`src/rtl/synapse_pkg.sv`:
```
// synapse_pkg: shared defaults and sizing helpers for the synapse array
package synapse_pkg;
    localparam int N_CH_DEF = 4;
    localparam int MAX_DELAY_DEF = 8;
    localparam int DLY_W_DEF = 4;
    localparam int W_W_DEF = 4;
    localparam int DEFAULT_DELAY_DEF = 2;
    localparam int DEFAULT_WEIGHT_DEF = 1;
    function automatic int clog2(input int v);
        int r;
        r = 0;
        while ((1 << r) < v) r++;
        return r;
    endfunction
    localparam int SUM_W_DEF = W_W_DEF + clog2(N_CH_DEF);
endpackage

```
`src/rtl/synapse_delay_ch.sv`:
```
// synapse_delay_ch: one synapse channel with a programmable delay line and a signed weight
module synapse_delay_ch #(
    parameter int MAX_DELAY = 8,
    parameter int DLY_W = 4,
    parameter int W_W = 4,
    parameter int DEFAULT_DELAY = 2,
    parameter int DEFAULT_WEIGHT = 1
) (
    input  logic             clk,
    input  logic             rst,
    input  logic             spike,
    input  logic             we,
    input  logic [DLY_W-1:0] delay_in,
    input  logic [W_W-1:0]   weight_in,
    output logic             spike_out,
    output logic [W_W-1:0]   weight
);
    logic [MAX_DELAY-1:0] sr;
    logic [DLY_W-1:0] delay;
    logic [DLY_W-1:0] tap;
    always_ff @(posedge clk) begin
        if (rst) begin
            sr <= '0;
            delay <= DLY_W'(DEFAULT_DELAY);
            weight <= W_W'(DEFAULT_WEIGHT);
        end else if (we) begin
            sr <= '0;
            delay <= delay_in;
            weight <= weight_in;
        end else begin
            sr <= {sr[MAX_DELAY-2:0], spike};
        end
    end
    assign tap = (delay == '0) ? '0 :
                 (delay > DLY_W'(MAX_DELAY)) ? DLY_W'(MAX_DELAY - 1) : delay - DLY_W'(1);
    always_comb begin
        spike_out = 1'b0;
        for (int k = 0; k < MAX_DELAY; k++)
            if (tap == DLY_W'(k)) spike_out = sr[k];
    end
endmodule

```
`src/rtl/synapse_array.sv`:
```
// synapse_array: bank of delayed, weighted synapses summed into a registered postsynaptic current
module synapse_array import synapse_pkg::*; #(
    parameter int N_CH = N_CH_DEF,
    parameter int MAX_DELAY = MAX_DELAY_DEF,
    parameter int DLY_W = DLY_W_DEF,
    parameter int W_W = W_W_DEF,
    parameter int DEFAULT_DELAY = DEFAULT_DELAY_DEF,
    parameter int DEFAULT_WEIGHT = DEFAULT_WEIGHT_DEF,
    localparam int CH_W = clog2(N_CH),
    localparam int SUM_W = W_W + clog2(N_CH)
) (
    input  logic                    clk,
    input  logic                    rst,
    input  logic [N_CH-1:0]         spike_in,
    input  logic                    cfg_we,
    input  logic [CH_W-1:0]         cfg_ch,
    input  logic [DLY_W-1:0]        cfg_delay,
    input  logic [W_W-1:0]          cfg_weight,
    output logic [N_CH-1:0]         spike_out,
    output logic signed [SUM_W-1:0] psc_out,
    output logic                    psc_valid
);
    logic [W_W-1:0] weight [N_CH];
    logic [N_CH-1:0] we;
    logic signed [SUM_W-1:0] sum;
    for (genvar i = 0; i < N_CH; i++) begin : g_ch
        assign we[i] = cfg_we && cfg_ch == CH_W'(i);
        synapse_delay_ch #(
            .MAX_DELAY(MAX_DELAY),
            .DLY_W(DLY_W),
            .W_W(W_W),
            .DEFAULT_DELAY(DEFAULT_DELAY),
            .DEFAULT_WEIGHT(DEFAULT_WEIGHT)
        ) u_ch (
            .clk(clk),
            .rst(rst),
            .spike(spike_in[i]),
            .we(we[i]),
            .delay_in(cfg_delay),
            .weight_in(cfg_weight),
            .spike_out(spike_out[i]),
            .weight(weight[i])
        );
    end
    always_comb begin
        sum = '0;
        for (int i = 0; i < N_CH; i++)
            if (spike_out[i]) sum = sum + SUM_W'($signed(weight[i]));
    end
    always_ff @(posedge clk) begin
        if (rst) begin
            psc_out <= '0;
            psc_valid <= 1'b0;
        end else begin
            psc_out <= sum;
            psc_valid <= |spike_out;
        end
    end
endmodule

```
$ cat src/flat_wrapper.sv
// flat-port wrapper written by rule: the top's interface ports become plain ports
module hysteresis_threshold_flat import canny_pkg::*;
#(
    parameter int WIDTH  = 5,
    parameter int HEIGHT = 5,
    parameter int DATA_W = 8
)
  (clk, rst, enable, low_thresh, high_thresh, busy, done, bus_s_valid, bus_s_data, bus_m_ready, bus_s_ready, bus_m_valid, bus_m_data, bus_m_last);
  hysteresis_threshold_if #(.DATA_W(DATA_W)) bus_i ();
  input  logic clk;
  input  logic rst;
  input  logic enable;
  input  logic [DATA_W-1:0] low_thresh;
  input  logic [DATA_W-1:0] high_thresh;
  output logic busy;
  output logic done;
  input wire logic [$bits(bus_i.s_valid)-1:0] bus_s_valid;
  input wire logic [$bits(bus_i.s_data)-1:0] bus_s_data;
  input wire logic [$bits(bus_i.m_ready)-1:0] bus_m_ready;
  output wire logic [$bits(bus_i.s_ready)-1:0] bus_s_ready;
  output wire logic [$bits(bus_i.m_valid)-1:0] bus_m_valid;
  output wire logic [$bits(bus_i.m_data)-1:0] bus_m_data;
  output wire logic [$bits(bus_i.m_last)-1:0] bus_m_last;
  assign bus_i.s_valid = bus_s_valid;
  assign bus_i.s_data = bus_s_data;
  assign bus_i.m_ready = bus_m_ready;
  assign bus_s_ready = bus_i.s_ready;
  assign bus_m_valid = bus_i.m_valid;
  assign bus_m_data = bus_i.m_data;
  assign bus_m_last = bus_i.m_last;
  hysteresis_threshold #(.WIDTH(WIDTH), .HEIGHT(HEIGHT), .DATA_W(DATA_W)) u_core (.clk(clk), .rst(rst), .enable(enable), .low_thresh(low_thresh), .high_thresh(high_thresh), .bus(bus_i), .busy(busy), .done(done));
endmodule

▶ _TASK TO COMPLETE_: Reproduce exactly what is written in the listing above.

▶ _RESULT OF THE TASK_:
`src/rtl/synapse_pkg.sv`:
```
// synapse_pkg: shared defaults and sizing helpers for the synapse array
package synapse_pkg;
    localparam int N_CH_DEF = 4;
    localparam int MAX_DELAY_DEF = 8;
    localparam int DLY_W_DEF = 4;
    localparam int W_W_DEF = 4;
    localparam int DEFAULT_DELAY_DEF = 2;
    localparam int DEFAULT_WEIGHT_DEF = 1;
    function automatic int clog2(input int v);
        int r;
        r = 0;
        while ((1 << r) < v) r++;
        return r;
    endfunction
    localparam int SUM_W_DEF = W_W_DEF + clog2(N_CH_DEF);
endpackage

```
`src/rtl/synapse_delay_ch.sv`:
```
// synapse_delay_ch: one synapse channel with a programmable delay line and a signed weight
module synapse_delay_ch #(
    parameter int MAX_DELAY = 8,
    parameter int DLY_W = 4,
    parameter int W_W = 4,
    parameter int DEFAULT_DELAY = 2,
    parameter int DEFAULT_WEIGHT = 1
) (
    input  logic             clk,
    input  logic             rst,
    input  logic             spike,
    input  logic             we,
    input  logic [DLY_W-1:0] delay_in,
    input  logic [W_W-1:0]   weight_in,
    output logic             spike_out,
    output logic [W_W-1:0]   weight
);
    logic [MAX_DELAY-1:0] sr;
    logic [DLY_W-1:0] delay;
    logic [DLY_W-1:0] tap;
    always_ff @(posedge clk) begin
        if (rst) begin
            sr <= '0;
            delay <= DLY_W'(DEFAULT_DELAY);
            weight <= W_W'(DEFAULT_WEIGHT);
        end else if (we) begin
            sr <= '0;
            delay <= delay_in;
            weight <= weight_in;
        end else begin
            sr <= {sr[MAX_DELAY-2:0], spike};
        end
    end
    assign tap = (delay == '0) ? '0 :
                 (delay > DLY_W'(MAX_DELAY)) ? DLY_W'(MAX_DELAY - 1) : delay - DLY_W'(1);
    always_comb begin
        spike_out = 1'b0;
        for (int k = 0; k < MAX_DELAY; k++)
            if (tap == DLY_W'(k)) spike_out = sr[k];
    end
endmodule

```
`src/rtl/synapse_array.sv`:
```
// synapse_array: bank of delayed, weighted synapses summed into a registered postsynaptic current
module synapse_array import synapse_pkg::*; #(
    parameter int N_CH = N_CH_DEF,
    parameter int MAX_DELAY = MAX_DELAY_DEF,
    parameter int DLY_W = DLY_W_DEF,
    parameter int W_W = W_W_DEF,
    parameter int DEFAULT_DELAY = DEFAULT_DELAY_DEF,
    parameter int DEFAULT_WEIGHT = DEFAULT_WEIGHT_DEF,
    localparam int CH_W = clog2(N_CH),
    localparam int SUM_W = W_W + clog2(N_CH)
) (
    input  logic                    clk,
    input  logic                    rst,
    input  logic [N_CH-1:0]         spike_in,
    input  logic                    cfg_we,
    input  logic [CH_W-1:0]         cfg_ch,
    input  logic [DLY_W-1:0]        cfg_delay,
    input  logic [W_W-1:0]          cfg_weight,
    output logic [N_CH-1:0]         spike_out,
    output logic signed [SUM_W-1:0] psc_out,
    output logic                    psc_valid
);
    logic [W_W-1:0] weight [N_CH];
    logic [N_CH-1:0] we;
    logic signed [SUM_W-1:0] sum;
    for (genvar i = 0; i < N_CH; i++) begin : g_ch
        assign we[i] = cfg_we && cfg_ch == CH_W'(i);
        synapse_delay_ch #(
            .MAX_DELAY(MAX_DELAY),
            .DLY_W(DLY_W),
            .W_W(W_W),
            .DEFAULT_DELAY(DEFAULT_DELAY),
            .DEFAULT_WEIGHT(DEFAULT_WEIGHT)
        ) u_ch (
            .clk(clk),
            .rst(rst),
            .spike(spike_in[i]),
            .we(we[i]),
            .delay_in(cfg_delay),
            .weight_in(cfg_weight),
            .spike_out(spike_out[i]),
            .weight(weight[i])
        );
    end
    always_comb begin
        sum = '0;
        for (int i = 0; i < N_CH; i++)
            if (spike_out[i]) sum = sum + SUM_W'($signed(weight[i]));
    end
    always_ff @(posedge clk) begin
        if (rst) begin
            psc_out <= '0;
            psc_valid <= 1'b0;
        end else begin
            psc_out <= sum;
            psc_valid <= |spike_out;
        end
    end
endmodule

```
$ cat src/flat_wrapper.sv
// flat-port wrapper written by rule: the top's interface ports become plain ports
module hysteresis_threshold_flat import canny_pkg::*;
#(
    parameter int WIDTH  = 5,
    parameter int HEIGHT = 5,
    parameter int DATA_W = 8
)
  (clk, rst, enable, low_thresh, high_thresh, busy, done, bus_s_valid, bus_s_data, bus_m_ready, bus_s_ready, bus_m_valid, bus_m_data, bus_m_last);
  hysteresis_threshold_if #(.DATA_W(DATA_W)) bus_i ();
  input  logic clk;
  input  logic rst;
  input  logic enable;
  input  logic [DATA_W-1:0] low_thresh;
  input  logic [DATA_W-1:0] high_thresh;
  output logic busy;
  output logic done;
  input wire logic [$bits(bus_i.s_valid)-1:0] bus_s_valid;
  input wire logic [$bits(bus_i.s_data)-1:0] bus_s_data;
  input wire logic [$bits(bus_i.m_ready)-1:0] bus_m_ready;
  output wire logic [$bits(bus_i.s_ready)-1:0] bus_s_ready;
  output wire logic [$bits(bus_i.m_valid)-1:0] bus_m_valid;
  output wire logic [$bits(bus_i.m_data)-1:0] bus_m_data;
  output wire logic [$bits(bus_i.m_last)-1:0] bus_m_last;
  assign bus_i.s_valid = bus_s_valid;
  assign bus_i.s_data = bus_s_data;
  assign bus_i.m_ready = bus_m_ready;
  assign bus_s_ready = bus_i.s_ready;
  assign bus_m_valid = bus_i.m_valid;
  assign bus_m_data = bus_i.m_data;
  assign bus_m_last = bus_i.m_last;
  hysteresis_threshold #(.WIDTH(WIDTH), .HEIGHT(HEIGHT), .DATA_W(DATA_W)) u_core (.clk(clk), .rst(rst), .enable(enable), .low_thresh(low_thresh), .high_thresh(high_thresh), .bus(bus_i), .busy(busy), .done(done));
endmodule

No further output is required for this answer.